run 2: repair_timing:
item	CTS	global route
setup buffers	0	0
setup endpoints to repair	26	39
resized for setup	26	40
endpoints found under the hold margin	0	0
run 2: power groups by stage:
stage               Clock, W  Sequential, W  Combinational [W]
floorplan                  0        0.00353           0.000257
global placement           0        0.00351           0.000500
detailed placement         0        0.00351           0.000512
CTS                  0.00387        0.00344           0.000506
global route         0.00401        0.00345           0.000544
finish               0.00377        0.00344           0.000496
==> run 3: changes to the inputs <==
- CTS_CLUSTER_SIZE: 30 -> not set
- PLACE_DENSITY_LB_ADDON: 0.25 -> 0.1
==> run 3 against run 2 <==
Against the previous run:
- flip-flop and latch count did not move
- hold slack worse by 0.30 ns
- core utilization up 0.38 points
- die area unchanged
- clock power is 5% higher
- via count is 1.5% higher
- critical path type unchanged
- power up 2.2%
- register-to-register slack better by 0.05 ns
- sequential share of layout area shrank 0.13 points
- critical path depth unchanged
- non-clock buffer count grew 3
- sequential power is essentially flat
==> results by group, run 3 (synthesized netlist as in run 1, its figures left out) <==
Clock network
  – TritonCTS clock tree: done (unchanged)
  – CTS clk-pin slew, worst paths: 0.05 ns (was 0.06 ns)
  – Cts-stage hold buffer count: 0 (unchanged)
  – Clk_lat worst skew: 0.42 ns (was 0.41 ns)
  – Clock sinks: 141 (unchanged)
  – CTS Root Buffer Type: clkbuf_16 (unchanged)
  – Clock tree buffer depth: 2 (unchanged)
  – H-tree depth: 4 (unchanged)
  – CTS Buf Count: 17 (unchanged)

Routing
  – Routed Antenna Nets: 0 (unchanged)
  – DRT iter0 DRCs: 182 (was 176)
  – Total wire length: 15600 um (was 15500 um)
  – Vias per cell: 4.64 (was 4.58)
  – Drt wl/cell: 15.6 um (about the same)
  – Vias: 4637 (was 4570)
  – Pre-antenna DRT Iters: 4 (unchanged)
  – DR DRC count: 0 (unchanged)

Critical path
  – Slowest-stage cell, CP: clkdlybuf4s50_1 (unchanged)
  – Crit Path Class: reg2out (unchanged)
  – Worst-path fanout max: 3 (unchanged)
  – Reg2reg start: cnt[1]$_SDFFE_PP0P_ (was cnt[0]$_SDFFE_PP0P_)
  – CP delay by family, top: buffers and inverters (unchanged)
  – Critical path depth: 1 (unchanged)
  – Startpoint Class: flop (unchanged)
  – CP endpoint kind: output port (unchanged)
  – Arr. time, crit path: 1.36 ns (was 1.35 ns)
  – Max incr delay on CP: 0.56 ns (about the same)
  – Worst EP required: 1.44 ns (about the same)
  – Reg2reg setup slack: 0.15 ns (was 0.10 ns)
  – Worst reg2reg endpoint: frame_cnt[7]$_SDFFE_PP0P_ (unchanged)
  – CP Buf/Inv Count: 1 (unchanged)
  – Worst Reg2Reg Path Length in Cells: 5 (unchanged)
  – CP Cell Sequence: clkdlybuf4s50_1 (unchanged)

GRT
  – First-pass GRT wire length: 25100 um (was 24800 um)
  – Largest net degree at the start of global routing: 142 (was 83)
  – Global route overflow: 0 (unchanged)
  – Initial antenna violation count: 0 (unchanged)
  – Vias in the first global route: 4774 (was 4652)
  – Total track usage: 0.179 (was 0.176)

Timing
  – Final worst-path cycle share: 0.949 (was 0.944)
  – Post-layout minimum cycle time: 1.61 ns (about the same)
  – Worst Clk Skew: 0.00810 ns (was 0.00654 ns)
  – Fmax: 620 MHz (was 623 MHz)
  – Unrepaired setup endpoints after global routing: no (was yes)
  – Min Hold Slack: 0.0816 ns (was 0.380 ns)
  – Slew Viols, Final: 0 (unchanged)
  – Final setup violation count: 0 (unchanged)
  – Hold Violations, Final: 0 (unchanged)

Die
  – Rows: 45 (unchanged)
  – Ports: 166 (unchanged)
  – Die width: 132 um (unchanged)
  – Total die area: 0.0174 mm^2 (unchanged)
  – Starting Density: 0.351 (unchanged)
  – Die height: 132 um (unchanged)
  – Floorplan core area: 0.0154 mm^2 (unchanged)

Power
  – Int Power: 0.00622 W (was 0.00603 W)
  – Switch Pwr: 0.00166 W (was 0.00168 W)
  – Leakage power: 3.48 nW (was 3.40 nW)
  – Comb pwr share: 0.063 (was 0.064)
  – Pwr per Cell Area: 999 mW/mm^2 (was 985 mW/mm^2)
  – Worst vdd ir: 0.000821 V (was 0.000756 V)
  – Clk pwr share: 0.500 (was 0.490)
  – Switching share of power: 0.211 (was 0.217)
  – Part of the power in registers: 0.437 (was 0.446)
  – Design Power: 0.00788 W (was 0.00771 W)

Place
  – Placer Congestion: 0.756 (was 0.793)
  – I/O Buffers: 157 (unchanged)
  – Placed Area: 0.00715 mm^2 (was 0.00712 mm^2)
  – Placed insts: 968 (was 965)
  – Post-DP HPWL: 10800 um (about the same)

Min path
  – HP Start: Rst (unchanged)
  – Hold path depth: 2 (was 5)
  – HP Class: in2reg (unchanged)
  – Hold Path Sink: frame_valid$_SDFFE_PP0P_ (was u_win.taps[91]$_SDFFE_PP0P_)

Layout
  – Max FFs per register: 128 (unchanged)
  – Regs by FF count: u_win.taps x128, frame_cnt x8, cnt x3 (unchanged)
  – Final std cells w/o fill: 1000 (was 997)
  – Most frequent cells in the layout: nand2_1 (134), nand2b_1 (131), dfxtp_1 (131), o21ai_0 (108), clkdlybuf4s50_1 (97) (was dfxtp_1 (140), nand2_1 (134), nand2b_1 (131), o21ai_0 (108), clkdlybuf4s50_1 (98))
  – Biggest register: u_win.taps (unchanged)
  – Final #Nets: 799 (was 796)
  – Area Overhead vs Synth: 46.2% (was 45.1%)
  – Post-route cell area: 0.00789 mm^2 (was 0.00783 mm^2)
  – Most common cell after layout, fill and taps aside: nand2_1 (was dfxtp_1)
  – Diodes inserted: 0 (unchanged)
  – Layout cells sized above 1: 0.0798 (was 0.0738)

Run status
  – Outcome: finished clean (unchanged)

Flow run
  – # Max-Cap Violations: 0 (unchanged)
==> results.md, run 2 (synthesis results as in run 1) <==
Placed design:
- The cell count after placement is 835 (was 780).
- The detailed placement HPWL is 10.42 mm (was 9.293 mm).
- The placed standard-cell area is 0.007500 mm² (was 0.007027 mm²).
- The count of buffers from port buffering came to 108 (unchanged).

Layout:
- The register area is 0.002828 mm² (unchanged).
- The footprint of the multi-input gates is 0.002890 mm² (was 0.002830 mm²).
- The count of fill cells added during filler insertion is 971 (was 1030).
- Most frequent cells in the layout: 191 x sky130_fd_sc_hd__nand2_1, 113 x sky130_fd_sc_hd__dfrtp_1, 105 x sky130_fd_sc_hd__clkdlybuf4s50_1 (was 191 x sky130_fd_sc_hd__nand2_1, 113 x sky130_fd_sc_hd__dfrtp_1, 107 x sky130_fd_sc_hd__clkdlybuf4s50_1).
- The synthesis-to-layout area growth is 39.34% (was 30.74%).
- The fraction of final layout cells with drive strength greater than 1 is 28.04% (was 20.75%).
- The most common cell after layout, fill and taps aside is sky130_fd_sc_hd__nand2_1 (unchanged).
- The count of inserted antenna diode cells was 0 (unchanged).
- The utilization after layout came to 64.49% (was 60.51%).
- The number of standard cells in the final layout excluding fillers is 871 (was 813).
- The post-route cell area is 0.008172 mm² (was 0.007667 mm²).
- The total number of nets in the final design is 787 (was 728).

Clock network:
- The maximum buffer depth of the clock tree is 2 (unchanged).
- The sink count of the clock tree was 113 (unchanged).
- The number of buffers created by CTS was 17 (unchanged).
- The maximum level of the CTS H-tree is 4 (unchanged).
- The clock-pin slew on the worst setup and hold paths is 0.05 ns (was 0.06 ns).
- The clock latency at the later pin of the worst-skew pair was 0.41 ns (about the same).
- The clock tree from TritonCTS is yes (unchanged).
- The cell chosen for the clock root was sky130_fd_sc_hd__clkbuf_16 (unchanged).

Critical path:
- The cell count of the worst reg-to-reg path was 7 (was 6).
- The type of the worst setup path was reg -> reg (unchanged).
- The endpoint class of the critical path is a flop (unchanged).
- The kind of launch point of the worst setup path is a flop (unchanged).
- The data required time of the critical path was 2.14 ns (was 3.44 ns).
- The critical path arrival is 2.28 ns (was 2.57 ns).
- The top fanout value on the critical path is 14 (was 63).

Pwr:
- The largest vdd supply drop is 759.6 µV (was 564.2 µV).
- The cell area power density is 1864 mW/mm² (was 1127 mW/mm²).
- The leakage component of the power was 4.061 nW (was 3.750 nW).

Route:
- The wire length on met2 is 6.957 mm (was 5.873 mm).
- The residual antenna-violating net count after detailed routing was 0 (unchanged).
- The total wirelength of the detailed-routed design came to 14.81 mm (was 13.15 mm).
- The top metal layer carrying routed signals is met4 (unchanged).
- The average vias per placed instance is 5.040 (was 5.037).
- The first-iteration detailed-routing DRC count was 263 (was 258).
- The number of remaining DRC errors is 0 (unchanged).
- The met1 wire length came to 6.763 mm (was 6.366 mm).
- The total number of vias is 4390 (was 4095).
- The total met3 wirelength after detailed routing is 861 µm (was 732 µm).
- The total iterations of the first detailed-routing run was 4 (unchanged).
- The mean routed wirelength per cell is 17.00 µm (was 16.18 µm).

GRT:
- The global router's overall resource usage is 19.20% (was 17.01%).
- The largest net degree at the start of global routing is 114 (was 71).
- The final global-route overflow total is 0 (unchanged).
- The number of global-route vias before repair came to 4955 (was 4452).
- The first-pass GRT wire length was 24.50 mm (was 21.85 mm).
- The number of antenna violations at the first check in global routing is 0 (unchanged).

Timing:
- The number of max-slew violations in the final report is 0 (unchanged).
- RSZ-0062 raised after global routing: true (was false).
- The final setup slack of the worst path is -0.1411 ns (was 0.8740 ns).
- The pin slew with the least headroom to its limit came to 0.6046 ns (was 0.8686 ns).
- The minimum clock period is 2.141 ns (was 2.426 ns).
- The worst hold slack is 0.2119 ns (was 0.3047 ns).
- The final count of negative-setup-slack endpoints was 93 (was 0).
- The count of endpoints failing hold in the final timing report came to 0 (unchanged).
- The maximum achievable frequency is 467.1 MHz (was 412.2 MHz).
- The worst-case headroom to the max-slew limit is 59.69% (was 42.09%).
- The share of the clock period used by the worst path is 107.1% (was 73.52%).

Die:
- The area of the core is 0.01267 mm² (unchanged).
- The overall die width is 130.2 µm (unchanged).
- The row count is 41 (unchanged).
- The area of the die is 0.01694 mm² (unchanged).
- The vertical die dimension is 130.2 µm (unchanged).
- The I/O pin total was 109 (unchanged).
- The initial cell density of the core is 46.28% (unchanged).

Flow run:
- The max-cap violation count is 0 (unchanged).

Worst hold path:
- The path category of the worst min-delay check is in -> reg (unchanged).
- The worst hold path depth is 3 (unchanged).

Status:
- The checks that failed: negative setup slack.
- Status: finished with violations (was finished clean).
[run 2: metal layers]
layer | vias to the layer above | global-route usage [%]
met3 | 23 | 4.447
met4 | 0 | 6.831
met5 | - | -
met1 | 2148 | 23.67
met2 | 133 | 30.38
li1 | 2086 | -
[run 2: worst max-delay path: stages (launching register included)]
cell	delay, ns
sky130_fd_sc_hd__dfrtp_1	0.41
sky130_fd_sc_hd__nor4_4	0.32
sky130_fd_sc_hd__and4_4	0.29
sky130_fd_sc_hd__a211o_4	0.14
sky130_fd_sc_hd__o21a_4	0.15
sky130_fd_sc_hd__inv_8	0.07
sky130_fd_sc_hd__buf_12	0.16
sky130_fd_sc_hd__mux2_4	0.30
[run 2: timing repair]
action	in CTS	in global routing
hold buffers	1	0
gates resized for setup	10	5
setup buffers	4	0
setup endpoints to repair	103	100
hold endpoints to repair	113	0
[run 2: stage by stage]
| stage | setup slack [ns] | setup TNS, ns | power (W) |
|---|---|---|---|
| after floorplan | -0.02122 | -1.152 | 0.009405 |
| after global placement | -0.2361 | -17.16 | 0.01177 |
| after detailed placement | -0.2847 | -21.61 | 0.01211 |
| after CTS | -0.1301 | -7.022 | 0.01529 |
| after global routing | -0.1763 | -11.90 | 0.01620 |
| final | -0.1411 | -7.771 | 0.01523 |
--- src/rtl/hazard_ctrl_pkg.sv ---
// Shared encodings for the pipeline hazard controller: MIPS opcode/funct
// fields, Tuse/Tnew timing codes, forward-select codes and decode helpers.
package hazard_ctrl_pkg;

  localparam logic [5:0] OpSpecial = 6'h00, OpJ = 6'h02, OpJal = 6'h03, OpBeq = 6'h04,
                         OpBne = 6'h05, OpBlez = 6'h06, OpBgtz = 6'h07, OpAddi = 6'h08,
                         OpAddiu = 6'h09, OpSlti = 6'h0a, OpSltiu = 6'h0b, OpAndi = 6'h0c,
                         OpOri = 6'h0d, OpXori = 6'h0e, OpLui = 6'h0f, OpLb = 6'h20,
                         OpLh = 6'h21, OpLw = 6'h23, OpLbu = 6'h24, OpLhu = 6'h25,
                         OpSb = 6'h28, OpSh = 6'h29, OpSw = 6'h2b;

  localparam logic [5:0] FnSll = 6'h00, FnSrl = 6'h02, FnSra = 6'h03, FnSllv = 6'h04,
                         FnSrlv = 6'h06, FnSrav = 6'h07, FnJr = 6'h08, FnJalr = 6'h09,
                         FnMfhi = 6'h10, FnMthi = 6'h11, FnMflo = 6'h12, FnMtlo = 6'h13,
                         FnMult = 6'h18, FnMultu = 6'h19, FnDiv = 6'h1a, FnDivu = 6'h1b,
                         FnAdd = 6'h20, FnAddu = 6'h21, FnSub = 6'h22, FnSubu = 6'h23,
                         FnAnd = 6'h24, FnOr = 6'h25, FnXor = 6'h26, FnNor = 6'h27,
                         FnSlt = 6'h2a, FnSltu = 6'h2b;

  // Cycles until a source operand is consumed, counted from D
  localparam logic [1:0] TuseNow = 2'd0, TuseAlu = 2'd1, TuseStore = 2'd2, TuseNone = 2'd3;
  // Cycles until a result becomes forwardable
  localparam logic [1:0] Tnew0 = 2'd0, Tnew1 = 2'd1, Tnew2 = 2'd2;

  localparam logic [2:0] FwdDRf = 3'd0, FwdDRfwd = 3'd1, FwdDAoM = 3'd2, FwdDPc8M = 3'd3,
                         FwdDPc8E = 3'd4;
  localparam logic [1:0] FwdEPipe = 2'd0, FwdERfwd = 2'd1, FwdEAoM = 2'd2, FwdEPc8M = 2'd3;

  localparam logic StIdle = 1'b0, StBusy = 1'b1;

  localparam int unsigned StageD = 0, StageE = 1, StageM = 2, StageW = 3;

  typedef struct packed {
    logic [1:0] tuse_rs;
    logic [1:0] tuse_rt;
    logic [1:0] tnew;
    logic       load;
    logic       store;
    logic       link;    // jal/jalr: result is PC+8
    logic       md_op;   // mult/multu/div/divu
    logic       md_div;  // div/divu
    logic       md_any;  // any instruction touching the md unit or hi/lo
  } hz_dec_t;

  function automatic logic src_stall(input logic [4:0] src, input logic [1:0] tuse,
                                     input logic [4:0] a3_e, input logic [1:0] tnew_e,
                                     input logic [4:0] a3_m, input logic [1:0] tnew_m);
    return (src != 5'd0) &&
           (((src == a3_e) && (tnew_e > tuse)) || ((src == a3_m) && (tnew_m > tuse)));
  endfunction

  // Youngest matching stage wins; a match whose value is not yet ready
  // blocks older stages so a stale value is never selected.
  function automatic logic [2:0] fwd_sel_d(input logic [4:0] src, input logic [4:0] a3_e,
                                           input logic link_e, input logic [4:0] a3_m,
                                           input logic [1:0] tnew_m, input logic link_m,
                                           input logic [4:0] a3_w);
    logic [2:0] sel;
    sel = FwdDRf;
    if (src != 5'd0) begin
      if (src == a3_e) sel = link_e ? FwdDPc8E : FwdDRf;
      else if (src == a3_m) sel = (tnew_m == Tnew0) ? (link_m ? FwdDPc8M : FwdDAoM) : FwdDRf;
      else if (src == a3_w) sel = FwdDRfwd;
    end
    return sel;
  endfunction

  function automatic logic [1:0] fwd_sel_e(input logic [4:0] src, input logic [4:0] a3_m,
                                           input logic [1:0] tnew_m, input logic link_m,
                                           input logic [4:0] a3_w);
    logic [1:0] sel;
    sel = FwdEPipe;
    if (src != 5'd0) begin
      if (src == a3_m) sel = (tnew_m == Tnew0) ? (link_m ? FwdEPc8M : FwdEAoM) : FwdEPipe;
      else if (src == a3_w) sel = FwdERfwd;
    end
    return sel;
  endfunction

endpackage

* * *

Problem to solve —
Which of the lines above carry the string "degree"? Copy every one.

Finished exercise —
  – Largest net degree at the start of global routing: 142 (was 83)
- The largest net degree at the start of global routing is 114 (was 71).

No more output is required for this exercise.